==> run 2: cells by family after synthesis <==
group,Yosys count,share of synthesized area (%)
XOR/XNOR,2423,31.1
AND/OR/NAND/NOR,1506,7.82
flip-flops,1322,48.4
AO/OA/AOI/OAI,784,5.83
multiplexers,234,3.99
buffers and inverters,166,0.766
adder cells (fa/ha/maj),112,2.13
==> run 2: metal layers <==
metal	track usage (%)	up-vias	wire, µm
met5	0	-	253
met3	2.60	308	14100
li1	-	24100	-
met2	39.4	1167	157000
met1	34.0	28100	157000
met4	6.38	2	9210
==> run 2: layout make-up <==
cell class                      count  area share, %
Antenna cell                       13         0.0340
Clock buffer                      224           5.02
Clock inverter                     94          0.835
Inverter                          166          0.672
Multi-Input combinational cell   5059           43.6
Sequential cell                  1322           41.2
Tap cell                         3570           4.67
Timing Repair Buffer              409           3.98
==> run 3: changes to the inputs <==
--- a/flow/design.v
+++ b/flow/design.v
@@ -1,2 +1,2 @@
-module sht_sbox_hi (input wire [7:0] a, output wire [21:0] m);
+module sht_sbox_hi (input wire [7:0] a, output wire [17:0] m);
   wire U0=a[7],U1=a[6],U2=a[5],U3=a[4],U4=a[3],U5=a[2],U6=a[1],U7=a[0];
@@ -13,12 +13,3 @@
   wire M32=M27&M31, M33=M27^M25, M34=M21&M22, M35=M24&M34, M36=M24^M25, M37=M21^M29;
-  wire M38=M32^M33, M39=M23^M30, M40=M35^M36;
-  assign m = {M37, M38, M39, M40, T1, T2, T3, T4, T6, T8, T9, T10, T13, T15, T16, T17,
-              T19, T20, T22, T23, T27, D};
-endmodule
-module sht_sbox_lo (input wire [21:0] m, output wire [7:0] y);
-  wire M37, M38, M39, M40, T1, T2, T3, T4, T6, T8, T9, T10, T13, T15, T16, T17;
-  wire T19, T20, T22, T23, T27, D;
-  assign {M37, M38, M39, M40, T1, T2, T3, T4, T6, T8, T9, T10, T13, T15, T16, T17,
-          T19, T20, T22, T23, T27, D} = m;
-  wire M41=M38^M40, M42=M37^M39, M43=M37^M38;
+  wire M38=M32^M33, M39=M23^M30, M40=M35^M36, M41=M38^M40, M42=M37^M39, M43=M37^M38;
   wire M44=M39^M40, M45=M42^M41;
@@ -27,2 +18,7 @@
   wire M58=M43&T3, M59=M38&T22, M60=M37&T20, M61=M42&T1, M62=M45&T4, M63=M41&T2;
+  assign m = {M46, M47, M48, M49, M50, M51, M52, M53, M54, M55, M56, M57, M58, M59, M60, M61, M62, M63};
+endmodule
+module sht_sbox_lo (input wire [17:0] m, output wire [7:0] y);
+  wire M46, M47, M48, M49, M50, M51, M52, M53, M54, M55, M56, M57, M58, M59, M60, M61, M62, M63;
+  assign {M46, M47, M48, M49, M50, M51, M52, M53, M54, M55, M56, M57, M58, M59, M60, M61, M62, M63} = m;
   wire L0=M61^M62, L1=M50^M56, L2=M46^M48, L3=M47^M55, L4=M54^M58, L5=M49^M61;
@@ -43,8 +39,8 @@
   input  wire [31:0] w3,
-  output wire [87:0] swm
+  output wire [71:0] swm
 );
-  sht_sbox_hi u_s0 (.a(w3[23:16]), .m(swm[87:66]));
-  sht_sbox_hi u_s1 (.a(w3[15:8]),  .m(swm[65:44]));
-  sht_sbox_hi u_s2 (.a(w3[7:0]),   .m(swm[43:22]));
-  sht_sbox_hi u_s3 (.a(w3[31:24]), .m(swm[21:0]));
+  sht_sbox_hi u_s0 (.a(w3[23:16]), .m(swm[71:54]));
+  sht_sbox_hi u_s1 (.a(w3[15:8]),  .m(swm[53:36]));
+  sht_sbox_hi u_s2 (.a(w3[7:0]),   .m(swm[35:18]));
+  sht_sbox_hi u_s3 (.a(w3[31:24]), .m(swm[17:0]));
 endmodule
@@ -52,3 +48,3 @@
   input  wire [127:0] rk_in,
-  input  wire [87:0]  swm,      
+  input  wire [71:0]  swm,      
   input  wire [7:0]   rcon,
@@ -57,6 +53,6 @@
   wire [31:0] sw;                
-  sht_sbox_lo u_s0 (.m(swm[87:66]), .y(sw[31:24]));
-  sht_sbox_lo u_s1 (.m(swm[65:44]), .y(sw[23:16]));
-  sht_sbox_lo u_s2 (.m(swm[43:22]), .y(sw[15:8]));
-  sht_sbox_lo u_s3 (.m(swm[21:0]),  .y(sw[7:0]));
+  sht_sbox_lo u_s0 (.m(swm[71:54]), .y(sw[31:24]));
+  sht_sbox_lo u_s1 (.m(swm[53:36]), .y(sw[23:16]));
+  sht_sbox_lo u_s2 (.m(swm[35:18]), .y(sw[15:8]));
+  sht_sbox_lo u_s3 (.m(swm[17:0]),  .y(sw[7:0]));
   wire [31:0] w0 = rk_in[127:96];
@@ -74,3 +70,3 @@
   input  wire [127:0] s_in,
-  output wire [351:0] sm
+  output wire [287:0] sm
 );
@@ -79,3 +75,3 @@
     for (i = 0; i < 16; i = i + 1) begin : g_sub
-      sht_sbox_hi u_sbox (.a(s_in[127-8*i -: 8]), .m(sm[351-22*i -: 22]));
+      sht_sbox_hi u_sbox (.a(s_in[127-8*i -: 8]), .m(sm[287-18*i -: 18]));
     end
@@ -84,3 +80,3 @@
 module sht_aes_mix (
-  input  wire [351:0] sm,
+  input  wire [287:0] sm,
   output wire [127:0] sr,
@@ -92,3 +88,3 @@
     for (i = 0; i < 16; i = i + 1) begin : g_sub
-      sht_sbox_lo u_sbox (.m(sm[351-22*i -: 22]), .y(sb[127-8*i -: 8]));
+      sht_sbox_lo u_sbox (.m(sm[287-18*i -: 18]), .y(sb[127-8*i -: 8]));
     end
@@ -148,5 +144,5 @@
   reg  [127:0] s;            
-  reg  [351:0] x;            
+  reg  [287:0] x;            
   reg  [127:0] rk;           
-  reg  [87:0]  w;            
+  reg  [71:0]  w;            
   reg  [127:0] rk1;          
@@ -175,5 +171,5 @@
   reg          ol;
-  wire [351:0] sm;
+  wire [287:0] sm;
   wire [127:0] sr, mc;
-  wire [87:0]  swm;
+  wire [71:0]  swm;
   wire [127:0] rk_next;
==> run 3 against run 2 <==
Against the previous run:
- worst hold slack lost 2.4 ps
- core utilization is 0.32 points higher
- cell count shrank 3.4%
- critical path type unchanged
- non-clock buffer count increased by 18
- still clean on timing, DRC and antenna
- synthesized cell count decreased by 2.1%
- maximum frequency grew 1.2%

■ ■ ■

[ASSIGNED TASK]
Transcribe the records exactly as they appear.

[RESPONSE AREA]
==> run 2: cells by family after synthesis <==
group,Yosys count,share of synthesized area (%)
XOR/XNOR,2423,31.1
AND/OR/NAND/NOR,1506,7.82
flip-flops,1322,48.4
AO/OA/AOI/OAI,784,5.83
multiplexers,234,3.99
buffers and inverters,166,0.766
adder cells (fa/ha/maj),112,2.13
==> run 2: metal layers <==
metal	track usage (%)	up-vias	wire, µm
met5	0	-	253
met3	2.60	308	14100
li1	-	24100	-
met2	39.4	1167	157000
met1	34.0	28100	157000
met4	6.38	2	9210
==> run 2: layout make-up <==
cell class                      count  area share, %
Antenna cell                       13         0.0340
Clock buffer                      224           5.02
Clock inverter                     94          0.835
Inverter                          166          0.672
Multi-Input combinational cell   5059           43.6
Sequential cell                  1322           41.2
Tap cell                         3570           4.67
Timing Repair Buffer              409           3.98
==> run 3: changes to the inputs <==
--- a/flow/design.v
+++ b/flow/design.v
@@ -1,2 +1,2 @@
-module sht_sbox_hi (input wire [7:0] a, output wire [21:0] m);
+module sht_sbox_hi (input wire [7:0] a, output wire [17:0] m);
   wire U0=a[7],U1=a[6],U2=a[5],U3=a[4],U4=a[3],U5=a[2],U6=a[1],U7=a[0];
@@ -13,12 +13,3 @@
   wire M32=M27&M31, M33=M27^M25, M34=M21&M22, M35=M24&M34, M36=M24^M25, M37=M21^M29;
-  wire M38=M32^M33, M39=M23^M30, M40=M35^M36;
-  assign m = {M37, M38, M39, M40, T1, T2, T3, T4, T6, T8, T9, T10, T13, T15, T16, T17,
-              T19, T20, T22, T23, T27, D};
-endmodule
-module sht_sbox_lo (input wire [21:0] m, output wire [7:0] y);
-  wire M37, M38, M39, M40, T1, T2, T3, T4, T6, T8, T9, T10, T13, T15, T16, T17;
-  wire T19, T20, T22, T23, T27, D;
-  assign {M37, M38, M39, M40, T1, T2, T3, T4, T6, T8, T9, T10, T13, T15, T16, T17,
-          T19, T20, T22, T23, T27, D} = m;
-  wire M41=M38^M40, M42=M37^M39, M43=M37^M38;
+  wire M38=M32^M33, M39=M23^M30, M40=M35^M36, M41=M38^M40, M42=M37^M39, M43=M37^M38;
   wire M44=M39^M40, M45=M42^M41;
@@ -27,2 +18,7 @@
   wire M58=M43&T3, M59=M38&T22, M60=M37&T20, M61=M42&T1, M62=M45&T4, M63=M41&T2;
+  assign m = {M46, M47, M48, M49, M50, M51, M52, M53, M54, M55, M56, M57, M58, M59, M60, M61, M62, M63};
+endmodule
+module sht_sbox_lo (input wire [17:0] m, output wire [7:0] y);
+  wire M46, M47, M48, M49, M50, M51, M52, M53, M54, M55, M56, M57, M58, M59, M60, M61, M62, M63;
+  assign {M46, M47, M48, M49, M50, M51, M52, M53, M54, M55, M56, M57, M58, M59, M60, M61, M62, M63} = m;
   wire L0=M61^M62, L1=M50^M56, L2=M46^M48, L3=M47^M55, L4=M54^M58, L5=M49^M61;
@@ -43,8 +39,8 @@
   input  wire [31:0] w3,
-  output wire [87:0] swm
+  output wire [71:0] swm
 );
-  sht_sbox_hi u_s0 (.a(w3[23:16]), .m(swm[87:66]));
-  sht_sbox_hi u_s1 (.a(w3[15:8]),  .m(swm[65:44]));
-  sht_sbox_hi u_s2 (.a(w3[7:0]),   .m(swm[43:22]));
-  sht_sbox_hi u_s3 (.a(w3[31:24]), .m(swm[21:0]));
+  sht_sbox_hi u_s0 (.a(w3[23:16]), .m(swm[71:54]));
+  sht_sbox_hi u_s1 (.a(w3[15:8]),  .m(swm[53:36]));
+  sht_sbox_hi u_s2 (.a(w3[7:0]),   .m(swm[35:18]));
+  sht_sbox_hi u_s3 (.a(w3[31:24]), .m(swm[17:0]));
 endmodule
@@ -52,3 +48,3 @@
   input  wire [127:0] rk_in,
-  input  wire [87:0]  swm,      
+  input  wire [71:0]  swm,      
   input  wire [7:0]   rcon,
@@ -57,6 +53,6 @@
   wire [31:0] sw;                
-  sht_sbox_lo u_s0 (.m(swm[87:66]), .y(sw[31:24]));
-  sht_sbox_lo u_s1 (.m(swm[65:44]), .y(sw[23:16]));
-  sht_sbox_lo u_s2 (.m(swm[43:22]), .y(sw[15:8]));
-  sht_sbox_lo u_s3 (.m(swm[21:0]),  .y(sw[7:0]));
+  sht_sbox_lo u_s0 (.m(swm[71:54]), .y(sw[31:24]));
+  sht_sbox_lo u_s1 (.m(swm[53:36]), .y(sw[23:16]));
+  sht_sbox_lo u_s2 (.m(swm[35:18]), .y(sw[15:8]));
+  sht_sbox_lo u_s3 (.m(swm[17:0]),  .y(sw[7:0]));
   wire [31:0] w0 = rk_in[127:96];
@@ -74,3 +70,3 @@
   input  wire [127:0] s_in,
-  output wire [351:0] sm
+  output wire [287:0] sm
 );
@@ -79,3 +75,3 @@
     for (i = 0; i < 16; i = i + 1) begin : g_sub
-      sht_sbox_hi u_sbox (.a(s_in[127-8*i -: 8]), .m(sm[351-22*i -: 22]));
+      sht_sbox_hi u_sbox (.a(s_in[127-8*i -: 8]), .m(sm[287-18*i -: 18]));
     end
@@ -84,3 +80,3 @@
 module sht_aes_mix (
-  input  wire [351:0] sm,
+  input  wire [287:0] sm,
   output wire [127:0] sr,
@@ -92,3 +88,3 @@
     for (i = 0; i < 16; i = i + 1) begin : g_sub
-      sht_sbox_lo u_sbox (.m(sm[351-22*i -: 22]), .y(sb[127-8*i -: 8]));
+      sht_sbox_lo u_sbox (.m(sm[287-18*i -: 18]), .y(sb[127-8*i -: 8]));
     end
@@ -148,5 +144,5 @@
   reg  [127:0] s;            
-  reg  [351:0] x;            
+  reg  [287:0] x;            
   reg  [127:0] rk;           
-  reg  [87:0]  w;            
+  reg  [71:0]  w;            
   reg  [127:0] rk1;          
@@ -175,5 +171,5 @@
   reg          ol;
-  wire [351:0] sm;
+  wire [287:0] sm;
   wire [127:0] sr, mc;
-  wire [87:0]  swm;
+  wire [71:0]  swm;
   wire [127:0] rk_next;
==> run 3 against run 2 <==
Against the previous run:
- worst hold slack lost 2.4 ps
- core utilization is 0.32 points higher
- cell count shrank 3.4%
- critical path type unchanged
- non-clock buffer count increased by 18
- still clean on timing, DRC and antenna
- synthesized cell count decreased by 2.1%
- maximum frequency grew 1.2%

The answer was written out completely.